Anthony Shadid, who for nearly 20 years covered the Middle East for The New York Times, Washington Post and Associated Press, died recently while covering the government’s violent crackdown in Syria. The PBS Newshour has a powerful tribute to him, well worth watching.
Here’s what his former editor at the Washington Post, David Hoffman, said about him:
What made his writing great was his reporting. He was one of the most relentless and tireless reporters I ever worked for. And only after he had listened to hundreds of hours of people talking and after he had filled notebooks — literally buckets full of notebooks — with things he had seen and smelled and heard, did he actually sit down to write. As one of his friends said, “He’s one of those people who wrote poetry on deadline.

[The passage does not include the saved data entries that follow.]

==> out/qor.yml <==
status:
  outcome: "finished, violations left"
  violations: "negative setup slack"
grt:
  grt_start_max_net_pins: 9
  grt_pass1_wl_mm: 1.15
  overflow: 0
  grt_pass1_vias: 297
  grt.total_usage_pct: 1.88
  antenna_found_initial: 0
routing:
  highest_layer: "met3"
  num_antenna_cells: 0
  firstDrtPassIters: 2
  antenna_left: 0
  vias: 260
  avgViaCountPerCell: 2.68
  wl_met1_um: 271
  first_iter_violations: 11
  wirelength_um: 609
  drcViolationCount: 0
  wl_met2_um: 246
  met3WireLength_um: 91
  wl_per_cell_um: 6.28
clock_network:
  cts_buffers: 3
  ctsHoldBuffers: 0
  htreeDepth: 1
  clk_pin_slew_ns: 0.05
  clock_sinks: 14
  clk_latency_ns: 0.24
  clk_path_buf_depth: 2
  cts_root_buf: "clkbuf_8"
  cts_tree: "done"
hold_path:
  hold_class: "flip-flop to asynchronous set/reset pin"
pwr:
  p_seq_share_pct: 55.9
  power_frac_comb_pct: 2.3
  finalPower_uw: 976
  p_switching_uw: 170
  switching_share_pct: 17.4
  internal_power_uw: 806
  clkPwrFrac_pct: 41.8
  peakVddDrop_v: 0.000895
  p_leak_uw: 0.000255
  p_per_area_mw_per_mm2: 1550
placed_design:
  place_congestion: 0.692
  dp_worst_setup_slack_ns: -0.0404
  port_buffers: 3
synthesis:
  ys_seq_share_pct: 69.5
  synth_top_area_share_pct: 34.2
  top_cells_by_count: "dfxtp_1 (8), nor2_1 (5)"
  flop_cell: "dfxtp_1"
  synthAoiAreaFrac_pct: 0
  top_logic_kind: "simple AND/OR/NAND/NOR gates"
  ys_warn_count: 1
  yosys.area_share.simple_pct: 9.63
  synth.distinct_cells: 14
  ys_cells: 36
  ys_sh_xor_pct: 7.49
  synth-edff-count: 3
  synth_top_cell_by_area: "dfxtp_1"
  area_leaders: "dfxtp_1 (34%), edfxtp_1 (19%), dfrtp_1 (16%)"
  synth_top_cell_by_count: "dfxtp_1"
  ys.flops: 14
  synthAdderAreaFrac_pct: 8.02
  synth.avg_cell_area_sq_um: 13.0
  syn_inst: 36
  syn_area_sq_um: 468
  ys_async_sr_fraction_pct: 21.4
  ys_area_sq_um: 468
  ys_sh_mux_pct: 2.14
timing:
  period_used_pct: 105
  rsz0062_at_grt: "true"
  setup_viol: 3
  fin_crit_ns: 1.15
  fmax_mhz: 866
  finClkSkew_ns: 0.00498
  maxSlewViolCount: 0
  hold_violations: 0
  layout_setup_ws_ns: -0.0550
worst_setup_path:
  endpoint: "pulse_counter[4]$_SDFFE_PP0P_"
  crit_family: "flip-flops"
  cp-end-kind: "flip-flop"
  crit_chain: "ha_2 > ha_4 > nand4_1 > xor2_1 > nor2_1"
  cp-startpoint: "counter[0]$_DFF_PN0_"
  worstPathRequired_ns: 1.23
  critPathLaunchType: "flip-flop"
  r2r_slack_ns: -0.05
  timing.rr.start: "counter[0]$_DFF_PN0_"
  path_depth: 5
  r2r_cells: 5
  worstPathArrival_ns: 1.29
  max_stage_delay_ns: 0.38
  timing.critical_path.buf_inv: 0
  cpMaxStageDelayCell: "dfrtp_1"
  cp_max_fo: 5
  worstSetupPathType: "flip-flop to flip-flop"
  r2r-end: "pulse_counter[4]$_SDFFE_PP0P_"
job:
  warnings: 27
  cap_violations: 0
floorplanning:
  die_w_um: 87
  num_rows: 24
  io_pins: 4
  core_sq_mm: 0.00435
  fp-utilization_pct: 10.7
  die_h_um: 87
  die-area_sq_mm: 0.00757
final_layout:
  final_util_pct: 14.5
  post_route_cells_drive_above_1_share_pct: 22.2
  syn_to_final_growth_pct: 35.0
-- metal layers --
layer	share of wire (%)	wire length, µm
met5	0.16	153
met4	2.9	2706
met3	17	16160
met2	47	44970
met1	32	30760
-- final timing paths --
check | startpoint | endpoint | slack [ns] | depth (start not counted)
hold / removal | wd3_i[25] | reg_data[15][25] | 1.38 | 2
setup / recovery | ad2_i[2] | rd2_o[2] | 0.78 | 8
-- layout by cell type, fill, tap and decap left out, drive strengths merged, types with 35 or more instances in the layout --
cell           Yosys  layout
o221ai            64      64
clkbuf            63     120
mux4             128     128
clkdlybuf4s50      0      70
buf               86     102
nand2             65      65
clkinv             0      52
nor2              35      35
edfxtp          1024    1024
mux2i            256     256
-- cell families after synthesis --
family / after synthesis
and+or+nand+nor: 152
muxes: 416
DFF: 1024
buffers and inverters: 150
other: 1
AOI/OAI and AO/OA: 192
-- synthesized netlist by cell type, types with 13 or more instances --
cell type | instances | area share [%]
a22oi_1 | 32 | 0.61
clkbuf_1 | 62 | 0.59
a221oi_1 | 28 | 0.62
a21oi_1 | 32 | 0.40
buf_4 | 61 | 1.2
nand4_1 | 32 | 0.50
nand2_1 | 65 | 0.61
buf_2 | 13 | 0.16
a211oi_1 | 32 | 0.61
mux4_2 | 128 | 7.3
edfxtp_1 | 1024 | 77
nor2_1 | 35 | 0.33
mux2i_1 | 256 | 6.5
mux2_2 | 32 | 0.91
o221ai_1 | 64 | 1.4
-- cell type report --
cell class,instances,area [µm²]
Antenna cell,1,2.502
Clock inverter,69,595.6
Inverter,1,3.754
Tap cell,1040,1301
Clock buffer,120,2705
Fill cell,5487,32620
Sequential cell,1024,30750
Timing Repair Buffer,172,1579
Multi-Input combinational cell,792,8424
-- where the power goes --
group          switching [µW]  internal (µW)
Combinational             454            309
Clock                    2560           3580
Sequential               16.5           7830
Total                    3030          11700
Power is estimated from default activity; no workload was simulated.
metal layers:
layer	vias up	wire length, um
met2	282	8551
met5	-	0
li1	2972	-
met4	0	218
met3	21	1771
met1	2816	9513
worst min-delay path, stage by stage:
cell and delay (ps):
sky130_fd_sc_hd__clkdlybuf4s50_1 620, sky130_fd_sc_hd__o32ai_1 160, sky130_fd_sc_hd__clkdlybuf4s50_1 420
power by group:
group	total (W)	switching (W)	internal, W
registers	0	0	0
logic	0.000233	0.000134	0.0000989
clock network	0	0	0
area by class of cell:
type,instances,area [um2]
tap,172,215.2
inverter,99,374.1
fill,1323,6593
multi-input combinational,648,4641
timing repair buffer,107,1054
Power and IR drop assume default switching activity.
===== design/flow/config.mk =====
export PLATFORM = sky130hd
export DESIGN_NAME = direct_cache
export DESIGN_NICKNAME = direct_cache
export VERILOG_FILES = /design/flow/design.v
export SDC_FILE = /design/flow/constraint.sdc
export NUM_CORES = 4
export LEC_CHECK = 1
export CORE_UTILIZATION = 30

===== design/flow/constraint.sdc =====
current_design direct_cache

set clk_period 15.7
set clk_io_pct 0.2

create_clock -name clk0 -period $clk_period [get_ports {clk_i}]

set non_clock_inputs [all_inputs -no_clocks]
set_input_delay [expr $clk_period * $clk_io_pct] -clock clk0 $non_clock_inputs
set_output_delay [expr $clk_period * $clk_io_pct] -clock clk0 [all_outputs]

===== design/flow/design.v =====
module direct_cache #(
    parameter ADDRESS_WIDTH = 32,
    parameter TAG_WIDTH = 27,
    parameter DATA_WIDTH = 32,
    parameter CACHE_LENGTH = 8,
    parameter SET_WIDTH = 3
)(
    input  logic                     clk_i,
    input  logic [ADDRESS_WIDTH-1:0] addr_i,
    input  logic [DATA_WIDTH-1:0]    data_in_i,
    input  logic                     wen_i,
    output logic [DATA_WIDTH-1:0]    data_out_o,
    output logic                     hit_o
);
    logic v [CACHE_LENGTH-1:0];
    logic [TAG_WIDTH-1:0] tag [CACHE_LENGTH-1:0];
    logic [DATA_WIDTH-1:0] data [CACHE_LENGTH-1:0];
    logic [SET_WIDTH-1:0] current_set;
    logic [TAG_WIDTH-1:0] current_tag;
    assign current_set = addr_i[SET_WIDTH+1:2];
    assign current_tag = addr_i[DATA_WIDTH-1:DATA_WIDTH-TAG_WIDTH]; 
    assign hit_o = (tag[current_set] == current_tag) && v[current_set];
    always_latch begin
        if(hit_o) data_out_o = data[current_set];
    end
    always_ff @(negedge clk_i) begin
        if(current_tag != tag[current_set]) begin
            tag [current_set] <= current_tag;
            data [current_set] <= data_in_i;
            v [current_set] <= 1'b1;
        end
        if(wen_i) begin
            if(current_tag == tag [current_set]) begin
                tag [current_set] <= current_tag;
                data [current_set] <= data_in_i;
            end
        end
    end
endmodule

===== design/flow/run.sh =====
#!/bin/bash
# OpenROAD 26Q1-2900-gdf79404cd8, Yosys 0.63+post, stock flow scripts
make -C /OpenROAD-flow-scripts/flow DESIGN_CONFIG=/design/flow/config.mk WORK_HOME=/design/flow/orfs finish

==> results.yml <==
# synthesis and place-and-route metrics
critical_path:
  crit_chain: "mux4_2 -> mux2i_1 -> xor2_1 -> o2111ai_1 -> nor4b_2 -> nor3b_1 -> clkdlybuf4s50_1"
  critPathBufInv: 1
  crit_path_max_incr_delay_ns: 0.58
  startpoint_type: "flop"
  critPathKind: "flop to output port"
  endpoint_kind: "output port"
  crit_family: "simple AND/OR/NAND/NOR gates"
  cp.arrival_ns: 11.17
  slowest_stage: "clkdlybuf4s50_1"
  crit_fanout: 3
  cp.depth: 7
  reg2reg_depth: 8
  required_ns: 12.56
layout:
  lay_top_cells: "inv_1, edfxtp_1, mux2i_1"
  area_delta_synth_final_pct: 29.6
  lay_top_count: "inv_1"
  drive_above_1_share_pct: 13.0
global_route:
  grt_start_max_net_pins: 67
  gr-usage-all-layers_pct: 14.2
  grt_overflow_total: 0
  grt_pass1_vias: 12100
  grt_first_pass_wirelength_um: 63400
  antenna_found_initial: 9
synthesis:
  edf_count: 472
  ys_area_um2: 18800
  yosys_warnings: 1
  synth_flops: 504
  yosysCellCount: 942
  synth_cell_types: 46
  synthArstFlopShare_pct: 0
  synthCells: 942
  dominantRegCellSynth: "edfxtp_1"
  synth.cell_area_um2: 18800
  avgSynthCellArea_um2: 19.9
routing:
  vias: 10800
  antenna_left: 0
  routed_wl_um: 41200
  viasPerCell: 4.44
  firstDrtPassIters: 6
  wl_per_cell_um: 17.0
  drc: 0
  drtIter0Drc: 446
hold_path:
  whs_path_depth: 6
  hp-class: "flop to flop"
clock_network:
  hold_buffers: 0
  numCtsBuffers: 48
  post_cts_buffers: 0
  worstSkewPairLatency_ns: 0.62
  cts_buffer_depth: 3
  cts.repair.resized: 0
  cts.reportedPaths.clkPinSlew_ns: 0.03
  cts_tree: "done"
  root_buffer: "clkbuf_16"
  htreeDepth: 2
run_status:
  outcome: "complete, no violations"
sta:
  slew_violations: 0
  final_hold_viol_count: 0
  setup_tns_ns: 0
  maxSlewHeadroom_pct: 49.2
  fin_hold_ws_ns: 1.57
  clock-skew-final_ns: 0.0341
  setup_viol: 0
  worstMarginPinSlew_ns: 0.763
  unclocked_regs: 32
  postLayoutSetupSlackWorst_ns: 1.39
  untimed_endpoints: 64
  grt_setup_unrepaired: "no"
pwr:
  power.leakage_nw: 10.0
  clkPwrFrac_pct: 48.7
  power_density_nw_per_um2: 135
  cell_internal_pwr_mw: 2.43
  p_total_mw: 3.29
  p_comb_share_pct: 5.9
  p_sw_share_pct: 26.3
  ir_drop_v: 0.0000990
  seqPwrFrac_pct: 45.4
  p_sw_mw: 0.864
job:
  maxCapViolCount: 0
  warning_count: 499
placement:
  port-buffer-count: 96
  place_congestion: 0.774
  place_ws_ns: 1.04
  dp_hpwl_um: 22700
die:
  ios: 99
  fp-utilization_pct: 30.4
  die_area_um2: 63600
  rows: 91
  die_x_um: 252
  core_area_um2: 61700
  die_h_um: 252
-- worst register-to-register path, stage by stage, from the launching register on --
cell	delay, ns
edfxtp_1	0.36
mux4_2	0.49
mux2i_1	0.18
xor2_1	0.22
o2111ai_1	0.19
nor4b_2	0.46
nand4_2	0.29
and3_2	0.56
buf_4	0.34
-- per-stage QoR --
stage	util [%]	std cells	cell area, um2
6_report	39.4	2421	24300
5_1_grt	39.4	2419	24300
4_1_cts	39.4	2418	24300
3_5_place_dp	33.9	1867	20900
3_3_place_gp	33.9	1867	20900
2_1_floorplan	-	942	18800
-- kinds of logic after synthesis --
logic type                Yosys count  share of synthesized area, %
muxes                             182                          13.3
AOI/OAI and AO/OA                 125                          4.49
and+or+nand+nor                    73                          2.21
DFF                               472                          75.5
xor gates and xnor gates           11                         0.513
buffers and inverters              47                          1.41
latches                            32                          2.56
-- flip-flops by register name, summed over array words and instances, names as in the netlist --
| name | cells |
|---|---|
| data | 256 |
| data_out_o | 32 |
| tag | 216 |
-- synthesized netlist by cell type, types with 2 or more instances --
cell / number / area, um2
mux2_2: 27 / 304
nand4_1: 2 / 12.5
nor2_1: 20 / 75.1
o21ai_0: 15 / 75.1
and2_1: 6 / 37.5
mux4_2: 51 / 1150
buf_8: 2 / 30.0
a21oi_1: 31 / 155
nand2_1: 9 / 33.8
clkbuf_1: 11 / 41.3
buf_2: 19 / 95.1
nor4_2: 2 / 25.0
buf_4: 3 / 22.5
and3_1: 19 / 119
o22ai_1: 14 / 87.6
nor3_1: 2 / 10.0
or3_1: 2 / 12.5
a22oi_1: 36 / 270
buf_6: 4 / 45.0
a211o_1: 2 / 17.5
a22o_1: 7 / 61.3
nor2b_1: 4 / 25.0
dlxtn_1: 32 / 480
mux2i_1: 104 / 1040
edfxtp_1: 472 / 14200
inv_1: 2 / 7.51
buf_1: 6 / 22.5
a221oi_1: 11 / 96.3
xnor2_1: 4 / 35.0
xor2_1: 7 / 61.3
-- metal layers --
layer	global-route usage, %	routed length (um)	part of all wire, %
met4	6.86	1110	2.7
met2	20.2	19600	48
met1	16.5	15600	38
met5	0.541	133	0.32
met3	9.91	4770	12
-- path summary, 6_finish.rpt --
path                            startpoint   endpoint  slack [ns]
worst min register to register  tag[3][10]  tag[1][7]        1.57
worst max register to register  tag[7][17]  tag[5][9]       12.35
worst max-delay path            tag[7][17]      hit_o        1.39
worst min-delay path            tag[3][10]  tag[1][7]        1.57
-- layout make-up --
class,count,area (um2)
Sequential cell,504,14700
Inverter,1,3.75
Clock buffer,49,1230
Tap cell,837,1050
Timing Repair Buffer,133,1370
Clock inverter,503,2140
Multi-Input combinational cell,391,3860
Antenna cell,3,7.51
Fill cell,5577,37400
-- power groups by stage --
| stage | Sequential (mW) | Combinational, mW | Clock (mW) |
|---|---|---|---|
| finish | 1.49 | 0.193 | 1.60 |
| CTS | 1.50 | 0.197 | 1.67 |
| global route | 1.50 | 0.212 | 1.81 |
Power and IR drop assume default switching activity.
[flow/run.sh]
#!/bin/bash
# OpenROAD 26Q1-2900-gdf79404cd8, Yosys 0.63+post, stock flow scripts
make -C /OpenROAD-flow-scripts/flow DESIGN_CONFIG=/design/flow/config.mk WORK_HOME=/design/flow/orfs finish
[flow/config.mk]
export PLATFORM = sky130hd
export DESIGN_NAME = maindecoder
export DESIGN_NICKNAME = maindecoder
export VERILOG_FILES = /design/flow/design.v
export SDC_FILE = /design/flow/constraint.sdc
export NUM_CORES = 4
export LEC_CHECK = 1
export CORE_AREA = 10 10 70 70
export DIE_AREA = 0 0 80 80
[flow/constraint.sdc]
current_design maindecoder

set clk_period 1.9
set clk_io_pct 0.2

create_clock -name clk0 -period $clk_period

set non_clock_inputs [all_inputs -no_clocks]
set_input_delay [expr $clk_period * $clk_io_pct] -clock clk0 $non_clock_inputs
set_output_delay [expr $clk_period * $clk_io_pct] -clock clk0 [all_outputs]
[flow/design.v]
module maindecoder(
    input logic [6:0]   op_i,
    input logic     zero,
    output logic[1:0]    result_src,
    output logic    mem_write,
    output logic    alu_src,
    output logic[2:0]   imm_src,
    output logic    reg_write,
    output logic[1:0]  alu_op,
    output logic    pc_src,
    output logic    branch,
    output logic[1:0]    jump
);
always_comb
case(op_i)
    default: begin
                reg_write = 1'b0;  
                imm_src = 3'b000;
                alu_src = 1'b0;
                mem_write = 1'b0;
                result_src = 2'b00;
                branch = 1'b0;
                alu_op = 2'b00;
                jump = 2'b00;
            end
    7'b0000011: begin 
                reg_write = 1'b1;
                imm_src = 3'b000;
                alu_src = 1'b1;
                mem_write = 1'b0;
                result_src = 2'b01;
                branch = 1'b0;
                alu_op = 2'b00;
                jump = 2'b00;
    end
    7'b0100011: begin  
                reg_write = 1'b0;
                imm_src = 3'b001;
                alu_src = 1'b1;
                mem_write = 1'b1;
                result_src = 2'b00;
                branch = 1'b0;
                alu_op = 2'b00;
                jump = 2'b00;
    end 
    7'b0110011: begin  
                reg_write = 1'b1;
                imm_src = 3'b000;
                alu_src = 1'b0;
                mem_write = 1'b0;
                result_src = 2'b00;
                branch = 1'b0;
                alu_op = 2'b10;
                jump = 2'b00;
    end 
    7'b1100011: begin  
                reg_write = 1'b0;
                imm_src = 3'b010;
                alu_src = 1'b0;
                mem_write = 1'b0;
                result_src = 2'b00;
                branch = 1'b1;
                alu_op = 2'b01;
                jump = 2'b00;
    end 
    7'b0110111: begin 
                reg_write = 1'b1;
                imm_src = 3'b100;
                alu_src = 1'b1; 
                mem_write = 1'b0; 
                result_src = 2'b00; 
                branch = 1'b0; 
                alu_op = 2'b11;
                jump = 2'b00;
    end 
    7'b1101111: begin  
                reg_write = 1'b1;
                imm_src = 3'b011;
                alu_src = 1'bx;  
                mem_write = 1'b0;  
                result_src = 2'b10;  
                branch = 1'b0;  
                alu_op = 2'bxx; 
                jump = 2'b01;
    end
    7'b1101111: begin  
                reg_write = 1'b1;
                imm_src = 3'b111;
                alu_src = 1'b1;
                mem_write = 1'b0;
                result_src = 2'b00; 
                branch = 1'b0;  
                alu_op = 2'b10;
                jump = 2'b10;
    end 
endcase
assign pc_src= branch&zero;
endmodule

There’s also a tribute to Shadid by various people who worked with him or read his stories, on The New York Times, including these comments by Bill Keller, columnist and former executive editor of The Times:
First, he understood the basic rule of reporting: always go. He went to places that were inaccessible and dangerous and miserable — not as a daredevil or adrenaline junkie, not recklessly, often reluctantly, always with the most meticulous and careful planning — but he knew you had to be there. You had to see it. It’s nice that people call him a poet, but poets can write around the holes in a story. Anthony was first and foremost a witness — an incomparable, reliable witness.